> **The problem**
Return the lines of the data below exactly. Start at the first and end with the line containing "set_input_delay 0.17 -clock".
§
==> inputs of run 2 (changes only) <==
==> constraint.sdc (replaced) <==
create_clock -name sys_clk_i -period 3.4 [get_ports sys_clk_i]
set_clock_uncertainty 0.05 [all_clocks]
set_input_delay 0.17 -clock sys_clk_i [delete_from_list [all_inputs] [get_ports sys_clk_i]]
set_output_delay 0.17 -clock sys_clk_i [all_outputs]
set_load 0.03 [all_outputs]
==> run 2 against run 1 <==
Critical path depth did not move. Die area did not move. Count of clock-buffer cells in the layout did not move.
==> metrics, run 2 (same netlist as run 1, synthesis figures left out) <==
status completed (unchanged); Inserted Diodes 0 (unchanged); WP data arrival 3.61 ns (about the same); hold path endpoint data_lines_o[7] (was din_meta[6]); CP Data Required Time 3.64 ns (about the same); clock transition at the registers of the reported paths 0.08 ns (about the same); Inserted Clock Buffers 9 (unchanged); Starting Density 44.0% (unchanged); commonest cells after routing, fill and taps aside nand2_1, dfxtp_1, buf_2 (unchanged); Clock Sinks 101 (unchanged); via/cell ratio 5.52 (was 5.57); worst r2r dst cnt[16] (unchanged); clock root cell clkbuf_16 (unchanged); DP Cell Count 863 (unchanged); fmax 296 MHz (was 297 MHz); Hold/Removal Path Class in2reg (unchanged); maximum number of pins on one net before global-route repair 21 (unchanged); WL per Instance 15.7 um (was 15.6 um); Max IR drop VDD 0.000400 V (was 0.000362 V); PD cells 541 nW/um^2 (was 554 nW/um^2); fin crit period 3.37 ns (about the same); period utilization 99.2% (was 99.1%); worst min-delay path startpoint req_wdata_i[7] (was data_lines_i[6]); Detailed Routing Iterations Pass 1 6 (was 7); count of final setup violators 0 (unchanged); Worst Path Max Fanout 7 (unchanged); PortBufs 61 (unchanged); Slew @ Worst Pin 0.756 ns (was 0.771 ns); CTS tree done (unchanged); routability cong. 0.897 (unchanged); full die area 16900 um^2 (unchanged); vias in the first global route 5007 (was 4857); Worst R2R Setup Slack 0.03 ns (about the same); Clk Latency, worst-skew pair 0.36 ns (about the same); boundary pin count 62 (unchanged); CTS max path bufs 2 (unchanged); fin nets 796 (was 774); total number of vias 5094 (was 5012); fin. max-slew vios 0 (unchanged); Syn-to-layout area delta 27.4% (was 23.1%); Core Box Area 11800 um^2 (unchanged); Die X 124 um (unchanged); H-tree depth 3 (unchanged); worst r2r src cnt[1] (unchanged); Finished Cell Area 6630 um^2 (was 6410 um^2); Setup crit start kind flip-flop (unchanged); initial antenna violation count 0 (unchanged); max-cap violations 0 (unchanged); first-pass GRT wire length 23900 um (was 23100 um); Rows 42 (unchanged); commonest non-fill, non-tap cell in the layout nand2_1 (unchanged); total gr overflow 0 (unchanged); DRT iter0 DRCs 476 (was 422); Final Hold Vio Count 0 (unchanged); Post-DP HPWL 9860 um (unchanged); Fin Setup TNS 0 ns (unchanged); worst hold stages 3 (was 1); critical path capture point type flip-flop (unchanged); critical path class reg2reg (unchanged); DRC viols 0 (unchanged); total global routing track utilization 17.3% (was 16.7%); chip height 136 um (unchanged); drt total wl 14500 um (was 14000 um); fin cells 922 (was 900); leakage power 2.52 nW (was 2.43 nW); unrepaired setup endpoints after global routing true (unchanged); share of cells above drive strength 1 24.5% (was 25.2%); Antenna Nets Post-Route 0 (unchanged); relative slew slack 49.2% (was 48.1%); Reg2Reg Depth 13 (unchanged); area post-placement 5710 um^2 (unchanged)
--- config.mk ---
export PLATFORM = sky130hd
export DESIGN_NAME = quinary_i2c_address_select
export DESIGN_NICKNAME = d
export VERILOG_FILES = /design/src/rtl/addr_sel_pkg.sv /design/src/rtl/quinary_i2c_address_select.sv /design/src/rtl/level_decode.sv
export SDC_FILE = /design/constraint.sdc
export NUM_CORES = 1
export LEC_CHECK = 0
export BUFFER_PORTS_ARGS = -buffer_cell sky130_fd_sc_hd__buf_2
export CORE_ASPECT_RATIO = 0.7
export CORE_UTILIZATION = 55
export DETAILED_ROUTE_END_ITERATION = 6
export PLACE_DENSITY = 0.85
export SKIP_CTS_REPAIR_TIMING = 1
export SLEW_MARGIN = 20
export SYNTH_ARGS = -nofsm -noshare
export SYNTH_HDL_FRONTEND = slang
export SYNTH_HIERARCHICAL = 1
export SYNTH_SLANG_ARGS = --single-unit
--- constraint.sdc ---
create_clock -name core_clk_i -period 2.8 [get_ports core_clk_i]
set_input_delay 0.28 -clock core_clk_i [delete_from_list [all_inputs] [get_ports core_clk_i]]
set_output_delay 0.28 -clock core_clk_i [all_outputs]
set_load 0.03 [all_outputs]
--- src/rtl/addr_sel_pkg.sv ---
// Constants for the quinary slave-address select block.
// Assumes a single 40 MHz core clock and an asynchronous active-low reset.
package addr_sel_pkg;
   // ==========================================================================
   // Pad level codes
   localparam logic [2:0] LEVEL_GND               = 3'h0;
   localparam logic [2:0] LEVEL_PULLED_DOWN       = 3'h1;
   localparam logic [2:0] LEVEL_FLOATING          = 3'h2;
   localparam logic [2:0] LEVEL_PULLED_UP         = 3'h3;
   localparam logic [2:0] LEVEL_VDD               = 3'h4;
   localparam int         LEVEL_COUNT             = 5;
   localparam int         PAD_COUNT               = 3;
   localparam int         LEVEL_W                 = 3;
   // ==========================================================================
   // Address arithmetic
   localparam int         ADDR_W                  = 7;
   localparam logic [6:0] ADDR_BASE               = 7'h01;
   localparam logic [6:0] RADIX_LOW               = 7'h01;
   localparam logic [6:0] RADIX_MID               = 7'h05;
   localparam logic [6:0] RADIX_HIGH              = 7'h19;
   localparam logic [6:0] ADDR_RESET              = 7'h00;
   // ==========================================================================
   // Timing: pads settle this long after reset release before sampling.
   localparam int         CLK_HZ                  = 40000000;
   localparam int         SETTLE_NS               = 1000;
   localparam int         SETTLE_CYC              = (SETTLE_NS * (CLK_HZ / 1000000)) / 1000;
   localparam logic [7:0] SETTLE_LAST             = 8'(SETTLE_CYC - 1);
   // ==========================================================================
   // Serial frame constants
   localparam logic [3:0] BIT_ACK                 = 4'h8;
   localparam logic [3:0] BIT_ZERO                = 4'h0;
endpackage : addr_sel_pkg

--- src/rtl/quinary_i2c_address_select.sv ---
// Address select and address-match front end of an I2C target LED driver.
// Assumes SCL/SDA are sampled synchronous to the 40 MHz core clock.
// Functional notes
// - The 7-bit address comes only from the three address pads.
// - Each pad resolves to ground, pull-down, floating, pull-up or supply.
// - Pads are sampled and the address latched once the pads settle after reset release.
// - After latching, pads are powered off and not resampled.
// - Address is one plus base-five pad value, high pad most significant.
// - Active-low output enable gates all LED outputs; high turns them off.
// - Active-low hardware reset resets the device and resamples pads.
`timescale 1ns/1ps
`default_nettype none
module quinary_i2c_address_select (
   // Clock and reset.
   input  wire logic                             core_clk_i,
   input  wire logic                             rst_n_i,
   // Address pad level codes from the pad comparators.
   input  wire logic [addr_sel_pkg::LEVEL_W-1:0] addr_pad_low_i,
   input  wire logic [addr_sel_pkg::LEVEL_W-1:0] addr_pad_mid_i,
   input  wire logic [addr_sel_pkg::LEVEL_W-1:0] addr_pad_high_i,
   // Pad bias power control.
   output logic                                  pad_enable_o,
   // Output enable for the LED drivers.
   input  wire logic                             led_enable_n_i,
   output logic                                  led_gate_o,
   // I2C bus.
   input  wire logic                             scl_i,
   input  wire logic                             sda_i,
   output logic                                  sda_o,
   output logic                                  sda_oe_n_o,
   // Status.
   output logic      [addr_sel_pkg::ADDR_W-1:0]  slave_addr_o,
   output logic                                  addr_valid_o,
   output logic                                  addr_match_o
);
   import addr_sel_pkg::*;

   // ===========================================================================
   // Pad sampling sequence
   typedef enum logic [2:0] {
      ST_SETTLE = 3'b001,
      ST_SAMPLE = 3'b010,
      ST_DONE   = 3'b100
   } samp_st_t;

   samp_st_t          st;
   samp_st_t          next_st;
   logic [7:0]        cnt;
   logic [7:0]        next_cnt;
   logic [ADDR_W-1:0] dec_addr;
   logic [ADDR_W-1:0] next_slave_addr;
   logic              next_pad_enable;
   logic              next_addr_valid;

   level_decode u_dec (
      .core_clk_i (core_clk_i),
      .rst_n_i    (rst_n_i),
      .lvl_low_i  (addr_pad_low_i),
      .lvl_mid_i  (addr_pad_mid_i),
      .lvl_high_i (addr_pad_high_i),
      .addr_o     (dec_addr)
   );

   // Waits for the pads to settle, then latches once and powers the pads down on the same edge.
   always_comb begin
      next_st         = st;
      next_cnt        = cnt;
      next_slave_addr = slave_addr_o;
      next_pad_enable = pad_enable_o;
      next_addr_valid = addr_valid_o;
      case (st)
         ST_SETTLE: begin
            next_pad_enable = 1'b1;
            next_cnt        = 8'(cnt + 8'h01);
            if (cnt == SETTLE_LAST) begin
               next_st = ST_SAMPLE;
            end
         end
         ST_SAMPLE: begin
            next_slave_addr = dec_addr;
            next_addr_valid = 1'b1;
            next_pad_enable = 1'b0;
            next_st         = ST_DONE;
         end
         ST_DONE: begin
            next_pad_enable = 1'b0;
         end
         default: begin
            next_st = ST_SETTLE;
         end
      endcase
   end

   // Reset restarts the whole sequence, so pads are resampled.
   always_ff @(posedge core_clk_i or negedge rst_n_i) begin
      if (!rst_n_i) begin
         st           <= ST_SETTLE;
         cnt          <= 8'h00;
         slave_addr_o <= ADDR_RESET;
         pad_enable_o <= 1'b1;
         addr_valid_o <= 1'b0;
      end else begin
         st           <= next_st;
         cnt          <= next_cnt;
         slave_addr_o <= next_slave_addr;
         pad_enable_o <= next_pad_enable;
         addr_valid_o <= next_addr_valid;
      end
   end

   // ===========================================================================
   // LED output gate
   always_ff @(posedge core_clk_i or negedge rst_n_i) begin
      if (!rst_n_i) begin
         led_gate_o <= 1'b0;
      end else begin
         led_gate_o <= ~led_enable_n_i;
      end
   end

   // ===========================================================================
   // Address byte receiver
   typedef enum logic [3:0] {
      BS_IDLE = 4'b0001,
      BS_ADDR = 4'b0010,
      BS_ACK  = 4'b0100,
      BS_SKIP = 4'b1000
   } bus_st_t;

   bus_st_t    bst;
   bus_st_t    next_bst;
   logic       scl_q;
   logic       sda_q;
   logic [3:0] bcnt;
   logic [3:0] next_bcnt;
   logic [7:0] sh;
   logic [7:0] next_sh;
   logic       next_sda_oe_n;
   logic       next_match;
   logic       start_c;
   logic       stop_c;
   logic       rise;
   logic       fall;

   assign start_c = scl_i && scl_q && sda_q && !sda_i;
   assign stop_c  = scl_i && scl_q && !sda_q && sda_i;
   assign rise    = scl_i && !scl_q;
   assign fall    = !scl_i && scl_q;

   // Shifts the first byte after START and drives ACK on a match.
   always_comb begin
      next_bst      = bst;
      next_bcnt     = bcnt;
      next_sh       = sh;
      next_sda_oe_n = sda_oe_n_o;
      next_match    = addr_match_o;
      if (start_c) begin
         next_bst      = addr_valid_o ? BS_ADDR : BS_SKIP;
         next_bcnt     = BIT_ZERO;
         next_sda_oe_n = 1'b1;
         next_match    = 1'b0;
      end else if (stop_c) begin
         next_bst      = BS_IDLE;
         next_sda_oe_n = 1'b1;
      end else begin
         case (bst)
            BS_ADDR: begin
               if (rise) begin
                  next_sh   = {sh[6:0], sda_i};
                  next_bcnt = 4'(bcnt + 4'h1);
               end
               if (fall && bcnt == BIT_ACK) begin
                  if (sh[7:1] == slave_addr_o) begin
                     next_sda_oe_n = 1'b0;
                     next_match    = 1'b1;
                     next_bst      = BS_ACK;
                  end else begin
                     next_bst = BS_SKIP;
                  end
               end
            end
            BS_ACK: begin
               if (fall) begin
                  next_sda_oe_n = 1'b1;
                  next_bst      = BS_IDLE;
               end
            end
            BS_IDLE, BS_SKIP: begin
               next_sda_oe_n = 1'b1;
            end
            default: begin
               next_bst = BS_IDLE;
            end
         endcase
      end
   end

   // Registers the receiver state.
   always_ff @(posedge core_clk_i or negedge rst_n_i) begin
      if (!rst_n_i) begin
         bst          <= BS_IDLE;
         scl_q        <= 1'b1;
         sda_q        <= 1'b1;
         bcnt         <= BIT_ZERO;
         sh           <= 8'h00;
         sda_oe_n_o   <= 1'b1;
         sda_o        <= 1'b0;
         addr_match_o <= 1'b0;
      end else begin
         bst          <= next_bst;
         scl_q        <= scl_i;
         sda_q        <= sda_i;
         bcnt         <= next_bcnt;
         sh           <= next_sh;
         sda_oe_n_o   <= next_sda_oe_n;
         sda_o        <= 1'b0;
         addr_match_o <= next_match;
      end
   end

   // ===========================================================================
   // Checks
   // Latest cycle, counted from the first edge after reset release, for a latched address.
   localparam int LATCH_WAIT_MAX = 60;

   AST_PAD_OFF: assert property (@(posedge core_clk_i) disable iff (!rst_n_i)
      addr_valid_o |-> !pad_enable_o)
      else $error("Pads powered while address latched.");
   AST_LATCH_STABLE: assert property (@(posedge core_clk_i) disable iff (!rst_n_i)
      addr_valid_o && $past(addr_valid_o) |-> $stable(slave_addr_o))
      else $error("Latched address changed.");
   AST_ADDR_RANGE: assert property (@(posedge core_clk_i) disable iff (!rst_n_i)
      addr_valid_o |-> (slave_addr_o >= 7'h01 && slave_addr_o <= 7'h7D))
      else $error("Address out of range.");
   AST_LATCH_TIME: assert property (@(posedge core_clk_i) disable iff (!rst_n_i)
      $rose(rst_n_i) |-> ##[1:LATCH_WAIT_MAX] addr_valid_o)
      else $error("Address not latched in time.");
   AST_GATE: assert property (@(posedge core_clk_i) disable iff (!rst_n_i)
      led_enable_n_i |=> !led_gate_o)
      else $error("LED gate open while enable high.");
   AST_ACK_MATCH: assert property (@(posedge core_clk_i) disable iff (!rst_n_i)
      $fell(sda_oe_n_o) |-> addr_match_o && sh[7:1] == slave_addr_o)
      else $error("ACK without address match.");
   AST_RELEASE: assert property (@(posedge core_clk_i) disable iff (!rst_n_i)
      !addr_valid_o |-> sda_oe_n_o)
      else $error("SDA driven before address latched.");
   AST_DECODE: assert property (@(posedge core_clk_i) disable iff (!rst_n_i)
      st == ST_SAMPLE |=> slave_addr_o == $past(dec_addr))
      else $error("Latched value differs from pad decode.");
endmodule : quinary_i2c_address_select
`default_nettype wire

--- src/rtl/level_decode.sv ---
// Clamps the level codes of three five-level pads and weights them into an address.
// Assumes the pad comparator outputs are synchronous to the core clock.
`timescale 1ns/1ps
`default_nettype none
module level_decode (
   // Clock and reset.
   input  wire logic                             core_clk_i,
   input  wire logic                             rst_n_i,
   // Per-pad level codes.
   input  wire logic [addr_sel_pkg::LEVEL_W-1:0] lvl_low_i,
   input  wire logic [addr_sel_pkg::LEVEL_W-1:0] lvl_mid_i,
   input  wire logic [addr_sel_pkg::LEVEL_W-1:0] lvl_high_i,
   // Registered address.
   output logic      [addr_sel_pkg::ADDR_W-1:0]  addr_o
);
   import addr_sel_pkg::*;

   logic [ADDR_W-1:0] next_addr;

   // Clamps an out-of-range comparator code to the top level.
   function automatic logic [6:0] clamp(input logic [2:0] l);
      clamp = (l > LEVEL_VDD) ? {4'h0, LEVEL_VDD} : {4'h0, l};
   endfunction : clamp

   // Address is one plus the base-five pad value, third pad most significant.
   always_comb begin
      next_addr = 7'(ADDR_BASE + clamp(lvl_high_i) * RADIX_HIGH
                  + clamp(lvl_mid_i) * RADIX_MID + clamp(lvl_low_i) * RADIX_LOW);
   end

   // Registers the decoded address.
   always_ff @(posedge core_clk_i or negedge rst_n_i) begin
      if (!rst_n_i) begin
         addr_o <= ADDR_RESET;
      end else begin
         addr_o <= next_addr;
      end
   end
endmodule : level_decode
`default_nettype wire

==> qor.csv, run 1 <==
metric,value,unit
final_nets,304,
grt_overflow_total,0,
fin_crit,2.71,ns
regArea,1210,um2
maxCapViolations,0,
max_freq,369,MHz
core_area,4480,um2
grt_max_degree,49,
worst_slew_pin_slew,0.675,ns
die_area,5090,um2
wl_per_cell,13.7,um
violations,"DRC, hold timing",
netlist_top_cells_area,"dfrtp_1, ha_1, dfstp_2",
ys_warn_count,6,
antenna_found_initial,0,
cts_sinks,48,
outcome,finished with violations,
seq_area_frac_synth,45.8,%
cp.arrival,2.92,ns
multiInputGateArea,1370,um2
final_cells,321,
cts_buffer_depth,2,
fin_crit_sh,96.9,%
layout-drive-gt1-share,24.4,%
grt_pass1_wl,7710,um
grt_use_met1,26.8,%
synthArstFlopShare,100,%
p_leak,0.00143,uW
ir_worst_vdd,0.000457,V
end_kind,flop,
initialDrtViolationCount,89,
pwr_density_cell,647,nW/um2
finalMaxSlewViolations,0,
worst_setup_path_start_kind,primary input,
post-route-util,66.5,%
required,3.01,ns
yosysTopAreaCell,dfrtp_1,
slew_headroom,54.8,%
hold-worst-slack,-0.0214,ns
synth_nets,271,
met2_usage,32.4,%
path_class,primary input to flop,
ys_types,52,
synthMostInstantiatedCell,dfrtp_1,
top_level_ports,27,
cts_max_level,2,
yosys_register_bits,48,
portBuffers,25,
root_buffer,clkbuf_8,
synth_common_cells,"dfrtp_1, ha_1, xnor2_1, nor2_1, inv_1",
finalHoldViolCount,42,
vias,1754,
dp.cells,313,
crit_path_start,addr_pad_mid_i[0],
vias_per_cell,5.46,
avgSynthCellArea,11.4,um2
route.detailed.drc,2,
syn-instance-count,232,
pre_cts_ws,-0.280,ns
grt_pass1_vias,1743,
worst_slack,0.0882,ns
dp.final_hpwl,3480,um
finClkSkew,0.00736,ns
insertion_delay,0.29,ns
area_delta_synth_final,12.8,%
gp_congestion,0.813,
insertedDiodeCount,0,
initial_core_util,58.9,%
setup_violations,0,
die_y,60.0,um
synthFlopType,dfrtp_1,
mappedNetlistArea,2640,um2
hold_class,primary input to async pin,
cts-buffers-inserted,5,
r2r_start,scl_q,
use_met3,5.11,%
ant_nets,0,
grt_use_total,19.9,%
nFillCells,336,
rsz0062_at_grt,false,
cts_tree,done,
rows,20,
synth_edf_count,0,
grt_busiest_layer,met2,
firstDrtPassIters,6,
fp.dieW,84.8,um
synth_top_area_share,39.8,%
routed_wirelength,4400,um
path_max_fanout,2,
clk_pin_slew,0.09,ns
## layout make-up
| class | instances | share of cell area, % |
|---|---|---|
| Timing Repair Buffer | 30 | 5.54 |
| Clock buffer | 6 | 2.44 |
| Clock inverter | 2 | 1.18 |
| Multi-Input combinational cell | 164 | 45.9 |
| Tap cell | 55 | 2.31 |
| Sequential cell | 48 | 40.6 |
| Inverter | 16 | 2.02 |
## routing by layer
layer	vias up	share of wire, %
met5	-	0
met4	0	1.1
met3	6	5.6
met2	45	45
met1	840	48
li1	863	-
## worst paths after layout
check,to,slack [ns],cells after the start
max reg2reg,sda_oe_n_o,0.91,4
max,u_dec/addr_o[5],0.09,12
min reg2reg,slave_addr_o[3],0.48,1
min,cnt[6],-0.02,1
min in group core_clk_i,led_gate_o,0.12,2
max in group asynchronous,u_dec/addr_o[2],2.44,1
## registers in the layout, summed over array words and instances, names as in the netlist
name / count
bst: 4
cnt: 8
st: 3
sda_q: 1
pad_enable_o: 1
bcnt: 4
scl_q: 1
led_gate_o: 1
addr_valid_o: 1
sh: 8
slave_addr_o: 7
sda_oe_n_o: 1
u_dec/addr_o: 7
addr_match_o: 1
## cell families (layout without fill, tap and decap cells)
| kind of cell | Yosys count | after routing | share of synthesized area (%) |
|---|---|---|---|
| AO/OA/AOI/OAI | 30 | 30 | 7.73 |
| buffers and inverters | 20 | 54 | 3.03 |
| adder cells (fa/ha/maj) | 25 | 25 | 12.7 |
| XOR/XNOR | 28 | 28 | 9.29 |
| other | 1 | 1 | 0.142 |
| flip-flops | 48 | 48 | 45.8 |
| multiplexers | 17 | 17 | 7.25 |
| AND/OR/NAND/NOR | 63 | 63 | 14.1 |
## worst max-delay path: stages
cell and delay, ns:
buf_2 0.09, nor2b_2 0.15, ha_1 0.28, ha_1 0.29, ha_1 0.27, inv_1 0.05, fa_1 0.55, inv_2 0.07
fa_2 0.39, a21o_1 0.19, a21oi_1 0.17, xnor2_1 0.14
## per-stage QoR
stage	instance area (um2)	setup TNS [ns]	total power, uW
4_1_cts	2960	0	1930
3_5_place_dp	2860	-0.647	1450
2_1_floorplan	2650	0	1280
6_report	2980	0	1930
5_1_grt	2980	0	2040
3_3_place_gp	2860	-0.384	1420
## report_power, final
part / switching, uW / internal (uW)
combinational: 315 / 244
clock: 219 / 265
sequential: 86.6 / 796
total: 621 / 1310
## cell usage in the layout (no fill, tap or decap), types with 2 or more instances in the layout
| cell type | count |
|---|---|
| nand4b_1 | 2 |
| mux2_1 | 9 |
| a21o_1 | 2 |
| buf_2 | 24 |
| clkbuf_8 | 5 |
| xor2_1 | 10 |
| inv_1 | 15 |
| mux2_2 | 8 |
| o21ai_0 | 4 |
| nor2_1 | 17 |
| dfrtp_1 | 42 |
| fa_1 | 2 |
| xnor2_1 | 18 |
| a21oi_1 | 6 |
| nand2_1 | 9 |
| nor3b_2 | 2 |
| and3_1 | 3 |
| o21ai_1 | 5 |
| nand3_1 | 7 |
| dfstp_2 | 6 |
| nand2b_1 | 3 |
| ha_1 | 21 |
| nor2b_1 | 5 |
| buf_4 | 6 |
Power figures use the tool's default switching activity.
==> run 2: changes to the inputs <==
Settings changed: CTS_CLUSTER_SIZE from default to 14, SETUP_SLACK_MARGIN from default to 0.4.
==> qor.csv, run 2 (same netlist as run 1, synthesis figures left out) <==
metric,value,unit
finalMaxSlewViolations,0,
switching_power,627,uW
cts_max_level,2,
path_max_fanout,2,
cts_buffer_depth,2,
cpPeakStageDelay,0.51,ns
max_freq,398,MHz
p_int,1370,uW
path_cells,"buf_2, nor2b_4, ha_4, ha_4, ha_4, inv_2, fa_1, inv_2, fa_2, a21o_1, a21oi_2, xnor2_1",
vias_per_cell,5.50,
crit_family,adder cells,
grt_max_degree,49,
area_delta_synth_final,15.5,%
final_nets,300,
dp.final_hpwl,3250,um
die_area,5090,um2
wl_per_cell,14.5,um
grt_overflow_total,0,
grt_pass1_vias,1634,
hold_class,primary input to async pin,
reg_top3,"cnt: 8 flops, sh: 8 flops",
gp_congestion,0.874,
insertedDiodeCount,0,
pwr_density_cell,655,nW/um2
route.detailed.drc,0,
worst_setup_path_start_kind,primary input,
final_cell_mix,"dfrtp_1, buf_2, xnor2_1",
slew_headroom,55.9,%
cp.buffers_inverters,3,
ant_nets,0,
worst_slew_pin_slew,0.658,ns
fp.dieW,84.8,um
violations,hold timing,
grt_pass1_wl,7560,um
portBuffers,25,
total_power,2000,uW
outcome,finished with violations,
maxCapViolations,0,
finClkSkew,0.00427,ns
setup_violations,0,
initial_core_util,58.9,%
cp.arrival,2.73,ns
end_kind,flop,
cpMaxStageDelayCell,fa_1,
root_buffer,clkbuf_8,
hold-worst-slack,-0.0245,ns
path_class,primary input to flop,
setup_tns,0,ns
required,3.02,ns
comb_power_share,29.0,%
p_seq_share,44.3,%
layout-drive-gt1-share,26.7,%
vias,1744,
ir_worst_vdd,0.000253,V
grt_use_total,19.5,%
die_y,60.0,um
cts_sinks,48,
routed_wirelength,4600,um
rsz0062_at_grt,true,
switching_share,31.5,%
insertion_delay,0.30,ns
path_common_cell,ha_4,
finalHoldViolCount,42,
clockPowerShare,26.7,%
antenna_found_initial,0,
rows,20,
core_area,4480,um2
fin_crit,2.51,ns
final_common_cell,dfrtp_1,
fin_crit_sh,89.7,%
cts-buffers-inserted,5,
initialDrtViolationCount,76,
p_leak,0.00143,uW
firstDrtPassIters,6,
clk_pin_slew,0.08,ns
cts_tree,done,
top_level_ports,27,
run 2: final cells by class:
| cell class | instances | area [um2] |
|---|---|---|
| fillers | 324 | 1430 |
| multi-input cells | 164 | 1430 |
| repair buffers | 26 | 150 |
| clock buffers | 7 | 96.3 |
| flip-flops and latches | 48 | 1210 |
| inverters | 16 | 60.1 |
| clock inverters | 1 | 30.0 |
| well taps | 55 | 68.8 |
run 2: metrics by stage:
step	worst slack [ns]	area, um2	hold slack (ns)	util (%)	std cells
after floorplan	0.209	2670	-0.0156	-	232
after global placement	0.0482	2840	0.428	63.5	308
after detailed placement	0.0294	2840	0.437	63.5	308
after CTS	0.324	2970	0.116	66.3	316
after global routing	0.225	3050	0.0164	68.0	317
final	0.288	3050	-0.0245	68.0	317
run 2: metal layers:
metal | GRT usage [%] | wire length (um) | up-vias | share of wire, %
li1 | - | - | 853 | -
met1 | 27.9 | 2330 | 839 | 51
met2 | 30.0 | 1970 | 41 | 43
met3 | 5.52 | 214 | 11 | 4.6
met4 | 4.36 | 88 | 0 | 1.9
met5 | 0 | 0 | - | 0
run 2: path summary, 6_finish.rpt:
kind,startpoint,to,slack [ns],cells past startpoint
worst max register to register,scl_q,sda_oe_n_o,0.91,4
worst min register to register,u_dec/addr_o[1],slave_addr_o[1],0.48,1
min in group core_clk_i,led_enable_n_i,led_gate_o,0.12,2
worst min-delay path,rst_n_i,cnt[6],-0.02,1
worst max-delay path,addr_pad_mid_i[0],u_dec/addr_o[5],0.29,12
max in group asynchronous,rst_n_i,slave_addr_o[0],2.43,1
run 2: power by group through the flow:
stage | clock, uW | sequential (uW) | combinational (uW)
2_1_floorplan | 0 | 955 | 334
3_3_place_gp | 0 | 896 | 528
3_5_place_dp | 0 | 898 | 539
4_1_cts | 545 | 885 | 545
5_1_grt | 574 | 900 | 637
6_report | 533 | 884 | 579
§
> **Solution to the exercise**
==> inputs of run 2 (changes only) <==
==> constraint.sdc (replaced) <==
create_clock -name sys_clk_i -period 3.4 [get_ports sys_clk_i]
set_clock_uncertainty 0.05 [all_clocks]
set_input_delay 0.17 -clock sys_clk_i [delete_from_list [all_inputs] [get_ports sys_clk_i]]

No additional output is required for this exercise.